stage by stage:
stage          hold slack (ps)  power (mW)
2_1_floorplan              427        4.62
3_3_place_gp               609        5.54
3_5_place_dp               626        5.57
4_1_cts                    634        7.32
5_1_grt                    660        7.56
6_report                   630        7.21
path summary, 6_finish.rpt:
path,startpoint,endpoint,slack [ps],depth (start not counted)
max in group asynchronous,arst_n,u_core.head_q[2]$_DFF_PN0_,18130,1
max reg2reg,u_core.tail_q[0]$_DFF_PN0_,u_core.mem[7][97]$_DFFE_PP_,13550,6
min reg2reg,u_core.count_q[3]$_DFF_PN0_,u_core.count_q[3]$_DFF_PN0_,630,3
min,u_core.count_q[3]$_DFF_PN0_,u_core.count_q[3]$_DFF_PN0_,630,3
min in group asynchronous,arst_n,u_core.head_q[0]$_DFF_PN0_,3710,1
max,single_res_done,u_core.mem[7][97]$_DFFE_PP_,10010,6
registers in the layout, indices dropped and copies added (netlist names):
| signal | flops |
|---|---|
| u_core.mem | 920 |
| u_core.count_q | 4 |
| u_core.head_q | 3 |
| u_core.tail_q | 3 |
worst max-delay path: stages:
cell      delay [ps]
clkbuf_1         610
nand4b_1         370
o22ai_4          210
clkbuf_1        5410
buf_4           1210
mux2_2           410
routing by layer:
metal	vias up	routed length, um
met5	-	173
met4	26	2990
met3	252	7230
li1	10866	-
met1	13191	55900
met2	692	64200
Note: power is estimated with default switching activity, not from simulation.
[src/design/ex_config.svh]
`ifndef EX_CONFIG_SVH
`define EX_CONFIG_SVH

// datapath width
`define XLEN 32

// number of iterative multipliers, 1 to 4
`define MUL_NUM 2

// cycles from multiplier start to done
// has to divide XLEN evenly
`define MUL_CYCLES 4

// result queue entries, power of two
`define RES_DEPTH 8

`endif

[src/design/ex_branch.sv]
`include "ex_config.svh"

module ex_branch (
	input  logic [`XLEN-1:0] rs1,
	input  logic [`XLEN-1:0] rs2,
	input  logic [2:0]       funct3,
	input  logic [`XLEN-1:0] pc,
	input  logic [`XLEN-1:0] npc,
	input  logic [`XLEN-1:0] opa,
	input  logic [`XLEN-1:0] opb,
	output logic             cond,
	output logic [`XLEN-1:0] target,
	output logic [`XLEN-1:0] link
);

	logic eq;
	logic lt_signed;
	logic lt_unsigned;

	assign eq          = rs1 == rs2;
	assign lt_signed   = $signed(rs1) < $signed(rs2);
	assign lt_unsigned = rs1 < rs2;

	// funct3 picks the test
	always_comb begin
		case (funct3)
			3'b000:  cond = eq;
			3'b001:  cond = !eq;
			3'b100:  cond = lt_signed;
			3'b101:  cond = !lt_signed;
			3'b110:  cond = lt_unsigned;
			3'b111:  cond = !lt_unsigned;
			default: cond = 1'b0;
		endcase
	end

	// pc + imm for branches and jal, rs1 + imm for jalr
	assign target = {opa[`XLEN-1:1] + opb[`XLEN-1:1] + (`XLEN-1)'(opa[0] & opb[0]), 1'b0};

	// return address, pc + 4 when the issue side left npc empty
	assign link = (npc != '0) ? npc : pc + `XLEN'd4;

endmodule

[config.mk]
export PLATFORM = sky130hd
export DESIGN_NAME = ex_branch
export DESIGN_NICKNAME = d
export VERILOG_FILES = /design/src/design/ex_branch.sv
export VERILOG_INCLUDE_DIRS = /design/src /design/src/design
export SDC_FILE = /design/constraint.sdc
export NUM_CORES = 1
export LEC_CHECK = 0
export ABC_CLOCK_PERIOD_IN_PS = 3200
export BUFFER_PORTS_ARGS = -buffer_cell sky130_fd_sc_hd__buf_2
export CAP_MARGIN = 20
export CORE_AREA = 2 2 102 104
export DETAILED_ROUTE_END_ITERATION = 6
export DIE_AREA = 0 0 104 106
export PLACE_DENSITY_LB_ADDON = 0.25
export SLEW_MARGIN = 20
export SYNTH_ARGS = -nofsm -noshare
export SYNTH_HDL_FRONTEND = slang
export SYNTH_SLANG_ARGS = --single-unit
[constraint.sdc]
create_clock -name vclk -period 3.2
set_input_delay 0.16 -clock vclk [all_inputs]
set_output_delay 0.16 -clock vclk [all_outputs]
set_load 0.005 [all_outputs]
==> results.py, run 1 <==
metrics = {
    "drt": {
        "vias_per_cell": 4.886,
        "route.detailed.drc": 0,
        "drtIter0Drc": 102,
        "wl_per_cell_um": 12.90,
        "routed_wl_um": 10710,
        "dr.pass1.iters": 4,
        "vias": 4055,
        "ant_nets": 0,
    },
    "synth": {
        "yosysWarnings": 0,
        "syn_nets": 694,
        "synthDistinctLibCells": 50,
        "yosysSeqAreaShare": 0,
        "synthesis.area_mm2": 0.003153,
        "synthCells": 435,
        "syn_avg_cell_area_um2": 7.248,
    },
    "final_layout": {
        "drive_gt1_frac": 0.4075,
        "final_cell_area_mm2": 0.004636,
        "n_clock_buffer": 0,
        "seqCellArea_um2": 0,
        "utilization": 0.4636,
        "fin_nets": 953,
        "final_common_cell": "buf_2",
        "area_growth_syn_to_layout_pct": 47.02,
        "final_cell_mix": "259 x buf_2, 62 x ha_1, 51 x a21o_1, 40 x xnor2_1, 36 x inv_1",
        "seq_cells": 0,
    },
    "sta": {
        "relSlewSlack": 0.6194,
        "rsz0062_at_grt": "false",
        "fin_tns_setup_ns": 0,
        "drv_slew": 0,
        "fmax_mhz": 334.8,
        "setup_viol": 0,
        "min_period_ns": 2.987,
        "finalCritPeriodShare": 0.9333,
        "final-hold-violation-count": 0,
        "worstMarginPinSlew_ns": 0.5670,
        "holdWs_ns": 0.5759,
    },
    "critical_path": {
        "cp-end-kind": "output port",
        "crit_arrival_ns": 2.83,
        "worstSetupPathType": "in2out",
        "startpoint_type": "primary input",
        "cp.required_ns": 3.04,
        "crit_fanout": 3,
    },
    "hold_path": {
        "hold_class": "in2out",
    },
    "floorplanning": {
        "core_area_mm2": 0.01000,
        "die-area_mm2": 0.01102,
        "chipWidth_um": 104,
        "start_util": 0.3153,
        "fp.dieH_um": 106,
        "ios": 260,
        "fp-row-count": 37,
    },
    "grt": {
        "track_usage": 0.1859,
        "grt_pass1_vias": 4083,
        "antenna_found_initial": 2,
        "grt_pass1_wl_um": 17690,
        "grt_start_max_net_pins": 25,
        "gr-total-overflow": 0,
    },
    "power_and_ir_drop": {
        "p_clk_frac": 0,
        "netSwitchingPower_w": 0.0003500,
        "p_int_w": 0.0003888,
        "p_sw_frac": 0.4737,
        "ir_drop_mv": 0.09851,
        "combPwrFrac": 1.000,
        "p_leak_nw": 2.680,
        "seq_power_share": 0,
        "p_total_w": 0.0007388,
        "power_per_cell_area_mw_per_mm2": 159.4,
    },
    "placement": {
        "routabilityCongestion": 0.8674,
        "dp_hpwl_um": 9811,
        "io_buffers": 259,
        "place_area_mm2": 0.004614,
    },
    "run": {
        "max_cap_viol_count": 0,
    },
    "status": {
        "outcome": "finished, final reports clean",
    },
}
## power by group through the flow
stage | sequential [W] | clock (W) | combinational [W]
after floorplan | 0 | 0 | 0.000417
after global placement | 0 | 0 | 0.000729
after detailed placement | 0 | 0 | 0.000738
after CTS | 0 | 0 | 0.000745
after global routing | 0 | 0.0000000000839 | 0.000837
final | 0 | 0.0000000000839 | 0.000739
<file path="config.mk">
export PLATFORM = sky130hd
export DESIGN_NAME = fpu
export DESIGN_NICKNAME = d
export VERILOG_FILES = /design/src/fpuPkg.sv /design/src/fpu.sv /design/src/fpuRoundPack.sv /design/src/fpuAddNorm.sv /design/src/fpuUnpackAlign.sv
export SDC_FILE = /design/constraint.sdc
export NUM_CORES = 1
export LEC_CHECK = 0
export ABC_AREA = 1
export ABC_CLOCK_PERIOD_IN_PS = 4530
export BUFFER_PORTS_ARGS = -buffer_cell sky130_fd_sc_hd__buf_2
export CORE_MARGIN = 8
export CORE_UTILIZATION = 55
export DETAILED_ROUTE_END_ITERATION = 16
export HOLD_SLACK_MARGIN = 0.08
export PLACE_DENSITY_LB_ADDON = 0.2
export SLEW_MARGIN = 20
export SYNTH_ARGS = -nofsm -noshare
export SYNTH_HDL_FRONTEND = slang
export SYNTH_SLANG_ARGS = --single-unit
</file>
<file path="constraint.sdc">
create_clock -name clk -period 4.53 [get_ports clk]
set_input_delay 0.453 -clock clk [delete_from_list [all_inputs] [get_ports clk]]
set_output_delay 0.453 -clock clk [all_outputs]
set_load 0.02 [all_outputs]
</file>
**src/hdl/convSubsystem_config.svh**
```systemverilog
`ifndef CONV_SUBSYSTEM_CONFIG_SVH
`define CONV_SUBSYSTEM_CONFIG_SVH

`define PIX_W     8
`define ADDR_W    10
// bit 11 control, bit 10 bank, bits 9..0 index
`define WB_ADR_W  12
`define WB_DAT_W  32
// ram read stage plus two filter stages
`define PIPE_LAT  3

`endif

```
**src/hdl/imgTypes_pkg.sv**
```systemverilog
`include "convSubsystem_config.svh"

package imgTypes_pkg;

    typedef logic [`PIX_W-1:0] pixel_t;

    // room for 4x a full scale pixel
    typedef logic [`PIX_W+1:0] acc_t;

    // current, previous, before previous
    localparam acc_t W0 = acc_t'(1);
    localparam acc_t W1 = acc_t'(2);
    localparam acc_t W2 = acc_t'(1);

    typedef enum logic [1:0] {
        IDLE,
        PROCESS,
        FLUSH,
        DONE
    } seqState_e;

endpackage

```
**src/hdl/busTypes_pkg.sv**
```systemverilog
`include "convSubsystem_config.svh"

package busTypes_pkg;

    typedef struct packed {
        logic [`WB_DAT_W-`PIX_W-1:0] pad;
        imgTypes_pkg::pixel_t        pix;
    } pixelView_t;

    // start on write, busy on read
    typedef struct packed {
        logic                        startBusy;
        logic                        done;
        logic [7:0]                  passCount;
        logic [`WB_DAT_W-`ADDR_W-11:0] pad;
        logic [`ADDR_W-1:0]          length;
    } ctrlView_t;

    typedef union packed {
        pixelView_t pixel;
        ctrlView_t  ctrl;
    } hostWord_u;

    typedef enum logic {
        HOST,
        ENGINE
    } memOwner_e;

endpackage

```
**src/hdl/hostPort.sv**
```systemverilog
`timescale 1ns/100ps
`include "convSubsystem_config.svh"

module hostPort (
    input  logic                 i_CLK,
    input  logic                 i_reset,
    input  logic                 i_wbCyc,
    input  logic                 i_wbStb,
    input  logic                 i_wbWe,
    input  logic [`WB_ADR_W-1:0] i_wbAdr,
    input  logic [`WB_DAT_W-1:0] i_wbDat,
    input  logic                 i_memAck,
    input  imgTypes_pkg::pixel_t i_memRdata,
    input  logic                 i_busy,
    input  logic                 i_done,
    input  logic [7:0]           i_passCount,
    output logic [`WB_DAT_W-1:0] o_wbDat,
    output logic                 o_wbAck,
    output logic                 o_memReq,
    output logic                 o_memWe,
    output logic [`ADDR_W:0]     o_memAddr,
    output imgTypes_pkg::pixel_t o_memWdata,
    output logic                 o_start,
    output logic [`ADDR_W-1:0]   o_length
);

    busTypes_pkg::hostWord_u wbIn;
    busTypes_pkg::hostWord_u wbOut;
    logic                    req;
    logic                    isCtrl;
    logic                    ctrlAck;

    assign wbIn   = i_wbDat;
    assign req    = i_wbCyc & i_wbStb;
    assign isCtrl = i_wbAdr[`WB_ADR_W-1];

    always_ff @(posedge i_CLK) begin
        if (i_reset) begin
            ctrlAck  <= 1'b0;
            o_start  <= 1'b0;
            o_memReq <= 1'b0;
            o_length <= '0;
        end else begin
            ctrlAck <= 1'b0;
            o_start <= 1'b0;
            if (req && isCtrl && !ctrlAck) begin
                ctrlAck <= 1'b1;
                if (i_wbWe && wbIn.ctrl.startBusy) begin
                    o_start  <= 1'b1;
                    o_length <= wbIn.ctrl.length;
                end
            end
            // pixel access held until the arbiter completes it
            if (o_memReq) begin
                if (i_memAck) begin
                    o_memReq <= 1'b0;
                end
            end else if (req && !isCtrl) begin
                o_memReq <= 1'b1;
            end
        end
    end

    always_ff @(posedge i_CLK) begin
        if (!o_memReq) begin
            o_memWe    <= i_wbWe;
            o_memAddr  <= i_wbAdr[`ADDR_W:0];
            o_memWdata <= wbIn.pixel.pix;
        end
    end

    always_comb begin
        wbOut = '0;
        if (isCtrl) begin
            wbOut.ctrl.startBusy = i_busy;
            wbOut.ctrl.done      = i_done;
            wbOut.ctrl.passCount = i_passCount;
            wbOut.ctrl.length    = o_length;
        end else begin
            wbOut.pixel.pix = i_memRdata;
        end
    end

    assign o_wbDat = wbOut;
    assign o_wbAck = ctrlAck | i_memAck;

endmodule

```
**config.mk**
```make
export PLATFORM = sky130hd
export DESIGN_NAME = hostPort
export DESIGN_NICKNAME = d
export VERILOG_FILES = /design/src/hdl/imgTypes_pkg.sv /design/src/hdl/busTypes_pkg.sv /design/src/hdl/hostPort.sv
export VERILOG_INCLUDE_DIRS = /design/src /design/src/hdl
export SDC_FILE = /design/constraint.sdc
export NUM_CORES = 1
export LEC_CHECK = 0
export ABC_AREA = 1
export BUFFER_PORTS_ARGS = -buffer_cell sky130_fd_sc_hd__buf_2
export CAP_MARGIN = 30
export CORE_ASPECT_RATIO = 2
export CORE_MARGIN = 4
export CORE_UTILIZATION = 35
export CTS_BUF_LIST = sky130_fd_sc_hd__clkbuf_8
export CTS_CLUSTER_SIZE = 30
export DETAILED_ROUTE_END_ITERATION = 16
export HOLD_SLACK_MARGIN = 0.02
export PLACE_DENSITY = 0.86
export SLEW_MARGIN = 20
export SYNTH_ARGS = -nofsm -noshare
export SYNTH_HDL_FRONTEND = slang
export SYNTH_SLANG_ARGS = --single-unit
```
**constraint.sdc**
```tcl
create_clock -name i_CLK -period 1.1 [get_ports i_CLK]
set_input_delay 0.055 -clock i_CLK [delete_from_list [all_inputs] [get_ports i_CLK]]
set_output_delay 0.055 -clock i_CLK [all_outputs]
set_load 0.05 [all_outputs]
```
==> summary.md <==
| Metric | Value |
|---|---|
| CP bufs+invs | 2 |
| CORE AREA | 4130 um2 |
| Root buffer cell | clkbuf_8 |
| Reg-to-Reg End | o_length[4] |
| Setup slack, reg-to-reg | 30 ps |
| RSZ-0062 raised after global routing | yes |
| Slowest CP cell | dfxtp_2 |
| R2r worst-path depth | 7 |
| Worst-skew pair later-pin latency | 280 ps |
| Share of layout cells above drive strength 1 | 0.462 |
| # setup viols final | 0 |
| Syn avg cell area | 8.29 um2 |
| CTS Sinks | 33 |
| Data required, critical path | 1280 ps |
| Pre-CTS setup slack | 49.4 ps |
| Worst hold path stage count | 4 |
| Initial core utilization | 0.361 |
| Reg-to-reg critical path startpoint | ctrlAck |
| CP delay by family, top | simple AND/OR/NAND/NOR gates |
| Main area contributors after synthesis | edfxtp_1 (40%), dfxtp_1 (17%), inv_1 (12%), nand2_1 (11%), buf_4 (6.0%) |
| Cell taking the most area after synthesis | edfxtp_1 |
| Area fraction of the dominant cell type after synthesis | 0.403 |
| Die X | 54.2 um |
| Routed vias | 1,545 |
| Num rows | 33 |
| First-pass GRT wire length | 6160 um |
| Total I/O pin count | 133 |
| CTS Buf Count | 5 |
| WS Path Type | reg2reg |
| Sequential area share after synthesis | 0.577 |
| Synth unique cells | 16 |
| Most common cell after layout, fill and taps aside | buf_2 |
| Startpoint Class | flop |
| Final hold violation count | 0 |
| Clk slew on worst S/H paths | 70 ps |
| Worst Hold Class | in2reg |
| Final Critical Period | 1070 ps |
| Initial antenna violation count | 0 |
| Syn. warnings | 0 |
| Tcrit/Tclk final | 0.976 |
| Post-CTS setup buffers | 0 |
| Longest Clk Path Bufs | 2 |
| Post-route ant nets | 0 |
| Maximum vdd drop | 0.000815 V |
| Hold worst-path end | o_memReq |
| Setup crit end kind | flop |
| PD cells | 1250 nW/um2 |
| FF+latch count, synth | 33 |
| Critical path data arrival time | 1250 ps |
| Wire per inst | 12.0 um |
| Final WL | 4380 um |
| Final setup skew | 5.57 ps |
| CP peak stage delay | 340 ps |
| CTS H-tree lvls | 2 |
| Syn-to-layout area delta | 73.1% |
| Detailed router's first-iteration violation count | 19 |
| Port Buffer Count | 99 |
| DR vias/cell | 4.24 |
| Synthesized cell area | 1490 um2 |
| Setup WS post-layout | 26.3 ps |
| CTS tree | done |
| Total Routing Usage GR | 0.155 |
| Fmax achieved | 931 MHz |
| Vias in the first global route | 1,458 |
| DRC viols | 0 |
| Max-cap violation count | 0 |
| Largest net degree at the start of global routing | 23 |
| HP Start | i_memAck |
| CP Max Fanout | 5 |
| Ordered list of cells on the worst path | inv_2 > nand2_2 > nor2_4 > clkbuf_16 > nand3_1 > nand2_1 > nor2_1 |
| DIE AREA | 5430 um2 |
| Nets | 379 |
| WHS | 86.2 ps |
| Drt pass-1 iters | 4 |
| Max Slew Vio Count | 0 |
| Die Y | 100 um |
| Post-synthesis cell count | 180 |
| Final Wtd Congestion | 0.842 |
| Status | completed |
| Leakage power | 1.41 nW |
| Antenna Cells | 0 |
| Most frequent cells in the layout | buf_2 (88), inv_1 (44), nand2_1 (44) |
| HPWL after DPL | 3280 um |
| Gr ovfl total | 0 |
worst max path at each step:
stage | startpoint | to | slack (ps) | depth (start not counted)
global placement | i_wbAdr[11] | o_length[4] | 100 | 8
floorplan | o_memReq | o_memReq | -50 | 3
global route | ctrlAck | o_length[3] | -20 | 7
CTS | ctrlAck | o_wbAck | 5 | 3
finish | ctrlAck | o_length[4] | 30 | 7
detailed placement | i_wbAdr[11] | o_length[4] | 50 | 8
metrics by stage:
stage | std cells | cell area, um2 | TNS [ps] | power (mW) | util
after floorplan | 191 | 1640 | -376 | 2.08 | -
after global placement | 334 | 2200 | 0 | 2.27 | 0.532
after detailed placement | 334 | 2200 | 0 | 2.29 | 0.532
after CTS | 363 | 2520 | 0 | 3.23 | 0.610
after global routing | 364 | 2580 | -81.3 | 3.36 | 0.625
final | 364 | 2580 | 0 | 3.23 | 0.625
sequential cells by signal, indices dropped and copies added, names as in the netlist:
register and count:
o_length 10, o_start 1, ctrlAck 1, o_memReq 1, o_memWdata 8, o_memAddr 11
o_memWe 1
logic make-up (layout without fill, tap and decap cells):
group / Yosys count / count (layout) / synth area share
compound gates: 10 / 10 / 0.0336
buf+inv: 66 / 187 / 0.197
simple gates: 70 / 70 / 0.190
flops: 33 / 33 / 0.577
other cells: 1 / 12 / 0.00251
report_power, final:
part	switching, mW	leakage (nW)	internal (mW)	total, mW
combinational	0.677	1.05	0.277	0.955
sequential	0.0199	0.319	1.38	1.40
clock	0.435	0.0439	0.436	0.871
total	1.13	1.41	2.10	3.23
Yosys cell counts:
master     n
buf_4     12
o21ai_0    9
inv_2      1
dfxtp_1   13
edfxtp_1  20
buf_2      1
conb_1     1
nand2_1   45
clkbuf_1   3
inv_1     48
nand3_1   11
nor3_1     1
a21oi_1    1
nor2_1    11
buf_1      1
nor2_2     2
metal layers:
layer	vias up	routed length [um]	track usage
li1	767	-	-
met3	9	382	0.0357
met4	0	125	0.0825
met2	86	2400	0.288
met1	683	1480	0.143
met5	-	0	0
area by class of cell:
cell class / count / area [um2]
Clock inverter: 3 / 17.5
Multi-Input combinational cell: 92 / 480
Tap cell: 52 / 65.1
Clock buffer: 5 / 68.8
Inverter: 49 / 191
Timing Repair Buffer: 130 / 882
Sequential cell: 33 / 876
Fill cell: 354 / 1550
tightest hold or removal path, cell delays in order:
cell and delay, ps:
buf_2 70, inv_1 40, o21ai_1 110, a21oi_1 50
repair_timing:
item,in CTS,in global routing
pin swaps,0,2
endpoints found under the hold margin,22,0
endpoints found under the setup margin,8,13
gates cloned,0,1
resized for setup,10,14
hold buffers,21,0
Note: power is estimated with default switching activity, not from simulation.
$ cat src/hdl/convSubsystem_config.svh
`ifndef CONV_SUBSYSTEM_CONFIG_SVH
`define CONV_SUBSYSTEM_CONFIG_SVH

`define PIX_W     8
`define ADDR_W    10
// bit 11 control, bit 10 bank, bits 9..0 index
`define WB_ADR_W  12
`define WB_DAT_W  32
// ram read stage plus two filter stages
`define PIPE_LAT  3

`endif

$ cat src/hdl/imgTypes_pkg.sv
`include "convSubsystem_config.svh"

package imgTypes_pkg;

    typedef logic [`PIX_W-1:0] pixel_t;

    // room for 4x a full scale pixel
    typedef logic [`PIX_W+1:0] acc_t;

    // current, previous, before previous
    localparam acc_t W0 = acc_t'(1);
    localparam acc_t W1 = acc_t'(2);
    localparam acc_t W2 = acc_t'(1);

    typedef enum logic [1:0] {
        IDLE,
        PROCESS,
        FLUSH,
        DONE
    } seqState_e;

endpackage

$ cat src/hdl/smoothPipe.sv
`timescale 1ns/100ps
`include "convSubsystem_config.svh"

module smoothPipe (
    input  logic                 i_CLK,
    input  logic                 i_reset,
    input  logic                 i_first,
    input  logic                 i_inVld,
    input  imgTypes_pkg::pixel_t i_pixel,
    output logic                 o_outVld,
    output imgTypes_pkg::pixel_t o_result
);

    imgTypes_pkg::pixel_t prev1;
    imgTypes_pkg::pixel_t prev2;
    imgTypes_pkg::pixel_t tap1;
    imgTypes_pkg::pixel_t tap2;
    imgTypes_pkg::acc_t   sum;
    logic                 sumVld;

    // samples before index 0 count as zero
    assign tap1 = i_first ? '0 : prev1;
    assign tap2 = i_first ? '0 : prev2;

    always_ff @(posedge i_CLK) begin
        if (i_inVld) begin
            prev1 <= i_pixel;
            prev2 <= tap1;
        end
        sum      <= imgTypes_pkg::W0 * i_pixel + imgTypes_pkg::W1 * tap1
                    + imgTypes_pkg::W2 * tap2;
        // divide by the kernel gain of 4
        o_result <= sum[`PIX_W+1:2];
    end

    always_ff @(posedge i_CLK) begin
        if (i_reset) begin
            sumVld   <= 1'b0;
            o_outVld <= 1'b0;
        end else begin
            sumVld   <= i_inVld;
            o_outVld <= sumVld;
        end
    end

endmodule

$ cat config.mk
export PLATFORM = sky130hd
export DESIGN_NAME = smoothPipe
export DESIGN_NICKNAME = d
export VERILOG_FILES = /design/src/hdl/imgTypes_pkg.sv /design/src/hdl/smoothPipe.sv
export VERILOG_INCLUDE_DIRS = /design/src /design/src/hdl
export SDC_FILE = /design/constraint.sdc
export NUM_CORES = 1
export LEC_CHECK = 0
export ABC_AREA = 1
export BUFFER_PORTS_ARGS = -buffer_cell sky130_fd_sc_hd__buf_4
export CAP_MARGIN = 20
export CORE_MARGIN = 3
export CORE_UTILIZATION = 55
export CTS_CLUSTER_SIZE = 25
export DETAILED_ROUTE_END_ITERATION = 12
export PLACE_DENSITY_LB_ADDON = 0.08
export REMOVE_ABC_BUFFERS = 1
export SETUP_SLACK_MARGIN = 0.05
export SLEW_MARGIN = 10
export SYNTH_ARGS = -nofsm -noshare
export SYNTH_HDL_FRONTEND = slang
export SYNTH_SLANG_ARGS = --single-unit
$ cat constraint.sdc
create_clock -name i_CLK -period 2.85 [get_ports i_CLK]
set_clock_uncertainty 0.05 [all_clocks]
set_input_delay 0.1425 -clock i_CLK [delete_from_list [all_inputs] [get_ports i_CLK]]
set_output_delay 0.1425 -clock i_CLK [all_outputs]
set_load 0.02 [all_outputs]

> _What this task involves_: For each line in the entries that holds "names", return that line.

> _Task result_:
registers in the layout, indices dropped and copies added (netlist names):
sequential cells by signal, indices dropped and copies added, names as in the netlist:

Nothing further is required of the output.